# Teoria Sprint 5. METODES DE MOSTREIG
SOURCES: https://catalogofbias.org/  <br>
https://towardsdatascience.com/the-5-sampling-algorithms-every-data-scientist-need-to-know-43c7bc11d17c

## - TYPES ---------------------------------------------------------------------------------
### A) Probability sampling
Using random selection to choose the sample.
#### <b><span class="mark">1. Simple random sampling</span></b><br>
Fully randomly, we pick the sample from the population with no criteria nor previous sort.

#### <b><span class="mark">2. Systematic sampling</span></b><br>
Every member of the population is listed with a number, but instead of randomly generating numbers, individuals are chosen at regular intervals.

#### 3. Stratified sampling
You divide the population into subgroups (called strata) based on the relevant characteristic (e.g. gender, age range, income bracket, job role). Then you use random or systematic sampling to select a sample from each subgroup.

#### 4. Cluster sampling
Cluster sampling also involves dividing the population into subgroups, but instead of sampling individuals from each subgroup, you randomly select entire subgroups. Example: The company has offices in 10 cities across the country (all with roughly the same number of employees in similar roles). You don’t have the capacity to travel to every office to collect your data, so you use random sampling to select 3 offices – these are your clusters.

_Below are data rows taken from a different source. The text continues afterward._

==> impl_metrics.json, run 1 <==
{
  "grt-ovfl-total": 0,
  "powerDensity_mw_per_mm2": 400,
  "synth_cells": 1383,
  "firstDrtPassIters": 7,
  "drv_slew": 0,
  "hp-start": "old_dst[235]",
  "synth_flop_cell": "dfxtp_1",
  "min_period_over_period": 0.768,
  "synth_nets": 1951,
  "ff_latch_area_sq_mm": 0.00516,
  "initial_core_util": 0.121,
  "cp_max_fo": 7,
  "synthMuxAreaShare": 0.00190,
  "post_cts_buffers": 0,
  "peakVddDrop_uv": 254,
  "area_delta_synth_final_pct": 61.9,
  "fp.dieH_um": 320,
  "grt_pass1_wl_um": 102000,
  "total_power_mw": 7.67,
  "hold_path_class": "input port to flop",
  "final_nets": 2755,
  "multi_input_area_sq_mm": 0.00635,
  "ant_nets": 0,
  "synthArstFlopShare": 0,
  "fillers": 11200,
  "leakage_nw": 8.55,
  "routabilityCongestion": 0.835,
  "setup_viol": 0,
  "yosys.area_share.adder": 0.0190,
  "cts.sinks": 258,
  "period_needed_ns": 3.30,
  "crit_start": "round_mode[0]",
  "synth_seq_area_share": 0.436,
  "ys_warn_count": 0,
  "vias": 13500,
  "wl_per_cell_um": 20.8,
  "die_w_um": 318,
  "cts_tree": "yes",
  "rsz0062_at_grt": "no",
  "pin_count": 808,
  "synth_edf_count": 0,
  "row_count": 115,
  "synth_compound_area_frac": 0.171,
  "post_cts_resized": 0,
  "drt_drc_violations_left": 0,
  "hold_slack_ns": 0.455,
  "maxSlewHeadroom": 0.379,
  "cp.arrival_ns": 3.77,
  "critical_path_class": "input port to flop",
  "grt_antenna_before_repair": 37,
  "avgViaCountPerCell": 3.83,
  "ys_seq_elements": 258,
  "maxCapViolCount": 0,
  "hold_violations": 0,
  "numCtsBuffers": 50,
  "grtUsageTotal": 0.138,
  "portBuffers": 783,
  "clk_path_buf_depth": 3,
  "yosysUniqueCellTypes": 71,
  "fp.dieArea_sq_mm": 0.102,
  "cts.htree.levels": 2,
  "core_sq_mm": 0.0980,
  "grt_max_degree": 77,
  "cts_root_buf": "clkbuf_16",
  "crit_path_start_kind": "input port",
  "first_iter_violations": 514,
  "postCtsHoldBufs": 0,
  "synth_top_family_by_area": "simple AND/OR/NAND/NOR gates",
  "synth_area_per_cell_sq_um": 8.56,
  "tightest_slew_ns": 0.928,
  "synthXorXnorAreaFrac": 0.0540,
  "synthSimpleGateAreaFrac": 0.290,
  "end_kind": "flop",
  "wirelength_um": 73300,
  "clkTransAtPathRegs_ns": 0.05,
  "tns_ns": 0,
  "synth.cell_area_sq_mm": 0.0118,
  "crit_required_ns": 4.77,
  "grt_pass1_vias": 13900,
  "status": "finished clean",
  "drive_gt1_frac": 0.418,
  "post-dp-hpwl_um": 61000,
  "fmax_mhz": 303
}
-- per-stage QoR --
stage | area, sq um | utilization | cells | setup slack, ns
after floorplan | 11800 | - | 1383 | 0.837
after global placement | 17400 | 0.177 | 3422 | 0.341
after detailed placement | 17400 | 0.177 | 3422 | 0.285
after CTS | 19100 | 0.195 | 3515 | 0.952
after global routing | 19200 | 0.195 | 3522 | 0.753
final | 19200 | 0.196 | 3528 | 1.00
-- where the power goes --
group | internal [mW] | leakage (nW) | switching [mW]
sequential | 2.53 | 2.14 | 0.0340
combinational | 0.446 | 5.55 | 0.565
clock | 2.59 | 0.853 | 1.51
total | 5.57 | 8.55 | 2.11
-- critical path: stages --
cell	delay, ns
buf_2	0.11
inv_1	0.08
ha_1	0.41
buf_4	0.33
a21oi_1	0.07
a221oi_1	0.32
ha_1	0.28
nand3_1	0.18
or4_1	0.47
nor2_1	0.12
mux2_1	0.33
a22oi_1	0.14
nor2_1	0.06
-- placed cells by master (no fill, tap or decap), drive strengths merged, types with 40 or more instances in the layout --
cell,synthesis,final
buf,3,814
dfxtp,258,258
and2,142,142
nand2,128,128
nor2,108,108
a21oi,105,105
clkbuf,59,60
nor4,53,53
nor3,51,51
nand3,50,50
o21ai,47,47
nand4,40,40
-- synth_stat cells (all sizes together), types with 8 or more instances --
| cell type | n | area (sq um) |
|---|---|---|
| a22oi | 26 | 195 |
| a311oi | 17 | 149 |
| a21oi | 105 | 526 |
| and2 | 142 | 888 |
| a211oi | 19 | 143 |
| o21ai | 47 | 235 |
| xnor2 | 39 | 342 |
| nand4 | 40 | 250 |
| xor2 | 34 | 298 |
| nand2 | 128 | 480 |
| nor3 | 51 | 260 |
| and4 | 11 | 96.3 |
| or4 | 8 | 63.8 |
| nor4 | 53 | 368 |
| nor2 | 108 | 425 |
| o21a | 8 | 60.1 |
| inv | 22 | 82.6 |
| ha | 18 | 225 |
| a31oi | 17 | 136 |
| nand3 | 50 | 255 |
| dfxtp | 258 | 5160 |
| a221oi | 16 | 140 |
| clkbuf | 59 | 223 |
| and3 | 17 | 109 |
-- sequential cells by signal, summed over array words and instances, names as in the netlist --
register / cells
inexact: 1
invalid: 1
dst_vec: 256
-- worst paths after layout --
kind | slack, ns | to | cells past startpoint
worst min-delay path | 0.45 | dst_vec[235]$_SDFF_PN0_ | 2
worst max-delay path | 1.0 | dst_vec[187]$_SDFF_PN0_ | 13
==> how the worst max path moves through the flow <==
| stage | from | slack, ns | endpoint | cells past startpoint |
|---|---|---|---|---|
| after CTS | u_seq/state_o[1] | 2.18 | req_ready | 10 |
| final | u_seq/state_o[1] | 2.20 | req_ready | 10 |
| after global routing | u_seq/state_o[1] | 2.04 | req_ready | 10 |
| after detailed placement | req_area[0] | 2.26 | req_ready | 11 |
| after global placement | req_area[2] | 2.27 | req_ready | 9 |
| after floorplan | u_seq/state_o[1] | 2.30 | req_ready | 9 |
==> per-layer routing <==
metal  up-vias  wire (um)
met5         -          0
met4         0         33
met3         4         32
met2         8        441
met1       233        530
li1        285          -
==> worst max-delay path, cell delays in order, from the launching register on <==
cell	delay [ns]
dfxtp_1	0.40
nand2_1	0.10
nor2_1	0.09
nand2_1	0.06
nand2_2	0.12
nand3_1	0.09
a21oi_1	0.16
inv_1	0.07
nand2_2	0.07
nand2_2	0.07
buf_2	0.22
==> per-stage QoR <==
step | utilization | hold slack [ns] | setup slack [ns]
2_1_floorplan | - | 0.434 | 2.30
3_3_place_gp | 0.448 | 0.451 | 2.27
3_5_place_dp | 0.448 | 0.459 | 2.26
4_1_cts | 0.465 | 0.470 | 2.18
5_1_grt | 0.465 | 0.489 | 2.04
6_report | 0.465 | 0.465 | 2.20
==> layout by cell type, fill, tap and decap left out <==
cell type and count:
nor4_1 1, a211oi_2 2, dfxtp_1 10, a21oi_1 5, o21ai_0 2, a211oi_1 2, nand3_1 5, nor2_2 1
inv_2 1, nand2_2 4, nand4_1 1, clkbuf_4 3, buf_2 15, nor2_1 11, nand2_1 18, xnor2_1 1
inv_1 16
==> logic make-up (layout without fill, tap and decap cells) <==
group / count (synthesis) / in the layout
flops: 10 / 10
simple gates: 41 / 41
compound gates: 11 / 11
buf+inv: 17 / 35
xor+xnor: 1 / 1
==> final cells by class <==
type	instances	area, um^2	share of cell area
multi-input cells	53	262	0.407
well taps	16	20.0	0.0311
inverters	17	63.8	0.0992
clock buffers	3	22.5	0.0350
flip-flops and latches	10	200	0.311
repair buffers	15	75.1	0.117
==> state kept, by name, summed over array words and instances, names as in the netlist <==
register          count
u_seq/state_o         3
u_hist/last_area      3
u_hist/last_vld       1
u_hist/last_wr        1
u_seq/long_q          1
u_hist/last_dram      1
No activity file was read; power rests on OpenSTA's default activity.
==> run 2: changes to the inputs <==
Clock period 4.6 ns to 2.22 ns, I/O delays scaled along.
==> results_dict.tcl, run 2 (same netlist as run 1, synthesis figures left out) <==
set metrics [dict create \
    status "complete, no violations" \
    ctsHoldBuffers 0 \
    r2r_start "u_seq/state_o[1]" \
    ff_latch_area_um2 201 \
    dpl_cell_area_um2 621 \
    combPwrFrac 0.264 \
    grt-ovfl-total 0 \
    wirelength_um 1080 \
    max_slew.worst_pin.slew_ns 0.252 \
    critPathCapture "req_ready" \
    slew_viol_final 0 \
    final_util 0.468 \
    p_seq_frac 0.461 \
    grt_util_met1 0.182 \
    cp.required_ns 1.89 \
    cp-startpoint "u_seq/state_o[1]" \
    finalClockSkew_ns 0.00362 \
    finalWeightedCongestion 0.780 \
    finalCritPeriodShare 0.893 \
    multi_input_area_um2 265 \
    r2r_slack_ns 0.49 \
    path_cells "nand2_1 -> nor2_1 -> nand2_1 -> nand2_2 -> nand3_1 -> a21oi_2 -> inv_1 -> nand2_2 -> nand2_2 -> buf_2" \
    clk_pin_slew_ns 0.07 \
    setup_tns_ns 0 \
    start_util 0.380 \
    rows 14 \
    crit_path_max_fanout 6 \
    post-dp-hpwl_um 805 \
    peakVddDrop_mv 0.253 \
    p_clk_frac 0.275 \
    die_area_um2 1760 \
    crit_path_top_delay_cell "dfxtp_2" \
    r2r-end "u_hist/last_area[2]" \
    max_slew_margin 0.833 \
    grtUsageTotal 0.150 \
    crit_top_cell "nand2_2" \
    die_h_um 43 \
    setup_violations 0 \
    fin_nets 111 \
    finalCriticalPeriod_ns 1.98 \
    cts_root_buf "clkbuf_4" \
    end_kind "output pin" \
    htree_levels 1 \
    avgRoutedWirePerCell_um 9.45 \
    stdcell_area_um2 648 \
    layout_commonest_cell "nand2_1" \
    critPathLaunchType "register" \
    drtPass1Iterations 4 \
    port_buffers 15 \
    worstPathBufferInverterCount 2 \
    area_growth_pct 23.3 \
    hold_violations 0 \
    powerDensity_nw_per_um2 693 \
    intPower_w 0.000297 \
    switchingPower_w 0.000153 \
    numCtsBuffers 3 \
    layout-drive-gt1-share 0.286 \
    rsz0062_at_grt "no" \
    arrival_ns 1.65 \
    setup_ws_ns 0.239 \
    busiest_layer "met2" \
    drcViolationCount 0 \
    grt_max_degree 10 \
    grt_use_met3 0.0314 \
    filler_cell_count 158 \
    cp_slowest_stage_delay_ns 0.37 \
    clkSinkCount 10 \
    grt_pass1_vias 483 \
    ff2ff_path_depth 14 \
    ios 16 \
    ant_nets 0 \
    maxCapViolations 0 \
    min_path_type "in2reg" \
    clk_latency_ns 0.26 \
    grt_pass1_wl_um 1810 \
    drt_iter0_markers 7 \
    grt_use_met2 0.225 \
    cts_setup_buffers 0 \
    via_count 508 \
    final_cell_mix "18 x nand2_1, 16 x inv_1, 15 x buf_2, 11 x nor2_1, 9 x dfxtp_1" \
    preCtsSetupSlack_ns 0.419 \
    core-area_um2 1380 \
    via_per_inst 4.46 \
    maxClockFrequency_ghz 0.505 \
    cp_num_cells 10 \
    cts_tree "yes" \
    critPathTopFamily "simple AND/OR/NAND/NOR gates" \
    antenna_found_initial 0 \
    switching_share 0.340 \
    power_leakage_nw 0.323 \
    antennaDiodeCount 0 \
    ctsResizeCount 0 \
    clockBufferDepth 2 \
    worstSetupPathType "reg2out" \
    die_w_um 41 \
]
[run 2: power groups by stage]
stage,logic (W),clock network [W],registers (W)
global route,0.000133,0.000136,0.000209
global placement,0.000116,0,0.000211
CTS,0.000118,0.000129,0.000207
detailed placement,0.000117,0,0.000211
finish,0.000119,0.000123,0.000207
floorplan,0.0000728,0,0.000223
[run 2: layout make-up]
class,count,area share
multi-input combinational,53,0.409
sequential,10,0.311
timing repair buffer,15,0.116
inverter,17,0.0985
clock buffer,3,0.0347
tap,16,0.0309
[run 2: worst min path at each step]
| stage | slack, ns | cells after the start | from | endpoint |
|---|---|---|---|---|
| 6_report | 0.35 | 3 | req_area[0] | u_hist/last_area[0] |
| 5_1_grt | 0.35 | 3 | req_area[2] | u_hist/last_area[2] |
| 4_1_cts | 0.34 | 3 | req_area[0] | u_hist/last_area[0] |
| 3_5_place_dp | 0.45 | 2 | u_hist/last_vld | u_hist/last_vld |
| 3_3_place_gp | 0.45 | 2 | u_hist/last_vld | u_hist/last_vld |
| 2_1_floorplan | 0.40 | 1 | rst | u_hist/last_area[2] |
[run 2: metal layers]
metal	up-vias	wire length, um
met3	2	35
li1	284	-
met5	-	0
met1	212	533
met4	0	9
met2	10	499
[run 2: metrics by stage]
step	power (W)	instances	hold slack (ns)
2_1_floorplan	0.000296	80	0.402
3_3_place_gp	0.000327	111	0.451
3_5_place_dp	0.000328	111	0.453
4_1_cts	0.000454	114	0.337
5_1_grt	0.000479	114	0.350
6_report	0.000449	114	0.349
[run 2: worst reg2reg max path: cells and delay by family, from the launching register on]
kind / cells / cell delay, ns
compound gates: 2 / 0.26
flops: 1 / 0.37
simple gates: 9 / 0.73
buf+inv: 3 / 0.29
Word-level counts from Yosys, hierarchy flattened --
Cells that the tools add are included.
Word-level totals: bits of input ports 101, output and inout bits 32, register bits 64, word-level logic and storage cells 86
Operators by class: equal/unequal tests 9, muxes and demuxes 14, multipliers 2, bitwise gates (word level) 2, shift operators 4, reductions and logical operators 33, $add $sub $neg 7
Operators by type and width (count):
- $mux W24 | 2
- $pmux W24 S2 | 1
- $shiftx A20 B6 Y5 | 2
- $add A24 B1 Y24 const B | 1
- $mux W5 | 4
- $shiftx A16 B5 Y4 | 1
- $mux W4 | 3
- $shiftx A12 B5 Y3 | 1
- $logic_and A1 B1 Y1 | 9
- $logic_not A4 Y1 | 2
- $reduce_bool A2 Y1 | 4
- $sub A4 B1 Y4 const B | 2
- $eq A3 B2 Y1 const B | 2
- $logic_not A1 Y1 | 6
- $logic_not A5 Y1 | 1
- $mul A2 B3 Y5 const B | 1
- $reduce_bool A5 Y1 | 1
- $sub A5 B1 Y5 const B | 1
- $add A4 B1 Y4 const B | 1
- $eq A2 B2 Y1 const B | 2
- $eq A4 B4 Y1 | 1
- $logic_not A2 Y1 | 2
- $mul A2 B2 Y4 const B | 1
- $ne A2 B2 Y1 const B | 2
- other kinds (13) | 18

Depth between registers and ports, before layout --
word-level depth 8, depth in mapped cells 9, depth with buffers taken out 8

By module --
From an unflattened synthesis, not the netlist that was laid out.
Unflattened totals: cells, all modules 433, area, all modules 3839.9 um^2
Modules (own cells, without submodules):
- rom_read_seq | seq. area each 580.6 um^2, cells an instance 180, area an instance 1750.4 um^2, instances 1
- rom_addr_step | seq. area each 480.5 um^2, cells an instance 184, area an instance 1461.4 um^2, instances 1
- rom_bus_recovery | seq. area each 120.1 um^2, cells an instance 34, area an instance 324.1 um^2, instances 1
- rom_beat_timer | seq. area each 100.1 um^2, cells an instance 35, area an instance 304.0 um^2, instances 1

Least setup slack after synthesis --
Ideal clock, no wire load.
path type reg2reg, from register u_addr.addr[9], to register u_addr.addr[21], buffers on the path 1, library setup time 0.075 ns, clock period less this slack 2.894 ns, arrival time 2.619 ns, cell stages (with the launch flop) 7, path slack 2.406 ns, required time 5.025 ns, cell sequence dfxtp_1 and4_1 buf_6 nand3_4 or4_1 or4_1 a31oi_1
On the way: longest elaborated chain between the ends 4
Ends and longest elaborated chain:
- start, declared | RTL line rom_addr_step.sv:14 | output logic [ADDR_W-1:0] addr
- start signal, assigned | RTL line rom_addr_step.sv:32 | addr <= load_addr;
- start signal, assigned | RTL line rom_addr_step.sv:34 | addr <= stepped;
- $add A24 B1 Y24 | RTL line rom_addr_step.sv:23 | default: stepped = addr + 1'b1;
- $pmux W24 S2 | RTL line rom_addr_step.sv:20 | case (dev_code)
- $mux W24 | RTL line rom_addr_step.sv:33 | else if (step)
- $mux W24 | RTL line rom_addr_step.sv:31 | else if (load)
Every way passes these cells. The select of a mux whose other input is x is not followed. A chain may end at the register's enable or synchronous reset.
==> src/rtl/bkpt_trap_unit.sv <==
module bkpt_trap_unit #(
    parameter int              CNT_W      = 16,
    parameter int              OP_W       = 8,
    parameter logic [OP_W-1:0] BRK_OPCODE = '0
) (
    input  logic             clk_i,
    input  logic             rst_ni,
    input  logic             dec_valid_i,
    input  logic [OP_W-1:0]  dec_opcode_i,
    input  logic             bp_enable_i,
    input  logic             host_go_i,
    output logic             dbg_mode_o,
    output logic             cpu_idle_o,
    output logic             nop_sub_o,
    output logic [CNT_W-1:0] run_count_o
);

    logic trap, leave;

    bkpt_decode #(
        .OP_W       (OP_W),
        .BRK_OPCODE (BRK_OPCODE)
    ) u_decode (
        .valid_i  (dec_valid_i),
        .opcode_i (dec_opcode_i),
        .enable_i (bp_enable_i),
        .trap_o   (trap),
        .nop_o    (nop_sub_o)
    );

    bkpt_mode_ctl u_mode (
        .clk_i   (clk_i),
        .rst_ni  (rst_ni),
        .trap_i  (trap),
        .go_i    (host_go_i),
        .dbg_o   (dbg_mode_o),
        .leave_o (leave),
        .idle_o  (cpu_idle_o)
    );

    bkpt_runtime_ctr #(
        .CNT_W (CNT_W)
    ) u_ctr (
        .clk_i   (clk_i),
        .rst_ni  (rst_ni),
        .dbg_i   (dbg_mode_o),
        .leave_i (leave),
        .cnt_o   (run_count_o)
    );

    p_disabled_brk_no_halt_r3: assert property (@(posedge clk_i) disable iff (!rst_ni)
        (nop_sub_o && !dbg_mode_o && !host_go_i) |=> !dbg_mode_o);
    p_other_opcode_no_halt_r4: assert property (@(posedge clk_i) disable iff (!rst_ni)
        (!dbg_mode_o && dec_valid_i && dec_opcode_i != BRK_OPCODE) |=> !dbg_mode_o);
    p_idle_in_debug_r6: assert property (@(posedge clk_i) disable iff (!rst_ni)
        dbg_mode_o |-> cpu_idle_o);

endmodule
==> src/rtl/memmap_prio_decoder.sv <==
module memmap_prio_decoder
  import mmd_pkg::*;
#(
  parameter int         ADDR_W      = 16,
  parameter int         DATA_W      = 8,
  parameter int         EE_BASE     = 'hB200,
  parameter int         EE_SIZE     = 'h200,
  parameter int         NV_BASE     = 'h0800,
  parameter int         NV_SIZE     = 'h800,
  parameter int         RAM_SIZE    = 'h100,
  parameter int         IO_SMALL_SZ = 'h40,
  parameter int         IO_LARGE_SZ = 'h400,
  parameter int         INIT_OFF    = 'h3D,
  parameter logic [7:0] INIT_RST    = 8'h01
) (
  input  logic              clk,
  input  logic              rst,
  input  logic              big_io_win,
  input  logic              acc_valid,
  input  logic              acc_write,
  input  logic [ADDR_W-1:0] acc_addr,
  input  logic [DATA_W-1:0] acc_wdata,
  output logic [NUM_RGN-1:0] rgn_sel,
  output logic [ADDR_W-1:0] rgn_off,
  output logic              ext_access,
  output logic [DATA_W-1:0] init_val
);
  localparam int IO_SHIFT  = ADDR_W - 4;
  localparam int RAM_SHIFT = ADDR_W - 8;

  logic [DATA_W-1:0]              init_q;
  logic [NUM_RGN-1:0][ADDR_W-1:0] win_base;
  logic [NUM_RGN-1:0][ADDR_W-1:0] win_size;
  logic [NUM_RGN-1:0]             win_hit;
  logic [NUM_RGN-1:0][ADDR_W-1:0] win_off;
  logic [NUM_RGN-1:0]             pick_sel;
  logic [ADDR_W-1:0]              pick_off;
  logic                           pick_miss;
  logic                           init_wr;

  // Region bases and sizes; the I/O and RAM bases come from init nibbles.
  always_comb begin
    win_base[RGN_IO]  = ADDR_W'(init_q[3:0]) << IO_SHIFT;
    win_size[RGN_IO]  = big_io_win ? ADDR_W'(IO_LARGE_SZ) : ADDR_W'(IO_SMALL_SZ);
    win_base[RGN_EE]  = ADDR_W'(EE_BASE);
    win_size[RGN_EE]  = ADDR_W'(EE_SIZE);
    win_base[RGN_NV]  = ADDR_W'(NV_BASE);
    win_size[RGN_NV]  = ADDR_W'(NV_SIZE);
    win_base[RGN_RAM] = ADDR_W'(init_q[7:4]) << RAM_SHIFT;
    win_size[RGN_RAM] = ADDR_W'(RAM_SIZE);
  end

  for (genvar g = 0; g < NUM_RGN; g++) begin : g_win
    mmd_window #(.ADDR_W(ADDR_W)) u_win (
      .addr (acc_addr),
      .base (win_base[g]),
      .size (win_size[g]),
      .hit  (win_hit[g]),
      .off  (win_off[g])
    );
  end

  mmd_prio_pick #(.N(NUM_RGN), .ADDR_W(ADDR_W)) u_pick (
    .hits (win_hit),
    .offs (win_off),
    .sel  (pick_sel),
    .off  (pick_off),
    .miss (pick_miss)
  );

  assign init_wr = acc_valid && acc_write && win_hit[RGN_IO]
                   && (win_off[RGN_IO] == ADDR_W'(INIT_OFF));

  mmd_init_reg #(.DATA_W(DATA_W), .RST_VAL(INIT_RST)) u_init (
    .clk    (clk),
    .rst    (rst),
    .wr_en  (init_wr),
    .wdata  (acc_wdata),
    .init_q (init_q)
  );

  always_ff @(posedge clk) begin
    if (rst || !acc_valid) begin
      rgn_sel    <= '0;
      rgn_off    <= '0;
      ext_access <= 1'b0;
    end else begin
      rgn_sel    <= pick_sel;
      rgn_off    <= pick_off;
      ext_access <= pick_miss;
    end
  end

  assign init_val = init_q;

  // at most one region selected
  a_r1_onehot: assert property (@(posedge clk) disable iff (rst)
    $onehot0(rgn_sel));
  // each valid access yields a select or a miss next cycle
  a_r1_result: assert property (@(posedge clk) disable iff (rst)
    acc_valid |=> (rgn_sel != '0) || ext_access);
  // a miss never comes with a select
  a_r6_miss_clear: assert property (@(posedge clk) disable iff (rst)
    ext_access |-> rgn_sel == '0);
  // an I/O window hit always wins
  a_r2_io_wins: assert property (@(posedge clk) disable iff (rst)
    (acc_valid && win_hit[RGN_IO]) |=> rgn_sel[RGN_IO]);
  // idle cycle gives empty outputs
  a_r8_idle: assert property (@(posedge clk) disable iff (rst)
    !acc_valid |=> (rgn_sel == '0) && !ext_access && (rgn_off == '0));
endmodule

### B) Non-probability sampling
Not picking a sample by random criteria, but based on one.
#### 1. Convenience sampling
A convenience sample simply includes the individuals who happen to be most accessible to the researcher.

#### 2. Voluntary response sampling
Similar to a convenience sample, but instead of the researcher choosing participants and directly contacting them, people volunteer themselves.

#### 3. Purposive (judgement) sampling
Example: you want to know more about the opinions and experiences of disabled students at your university, so you <b>purposefully select </b> a number of students with different support needs in order to gather a varied range of data on their experiences with student services.

#### 4. Snowball sampling
If the population is hard to access, snowball sampling can be used to recruit participants via other participants.
Example: you are researching experiences of homelessness in your city. Since there is no list of all homeless people in the city, probability sampling isn’t possible. You meet one person who agrees to participate in the research, and she puts you in contact with other homeless people that she knows in the area.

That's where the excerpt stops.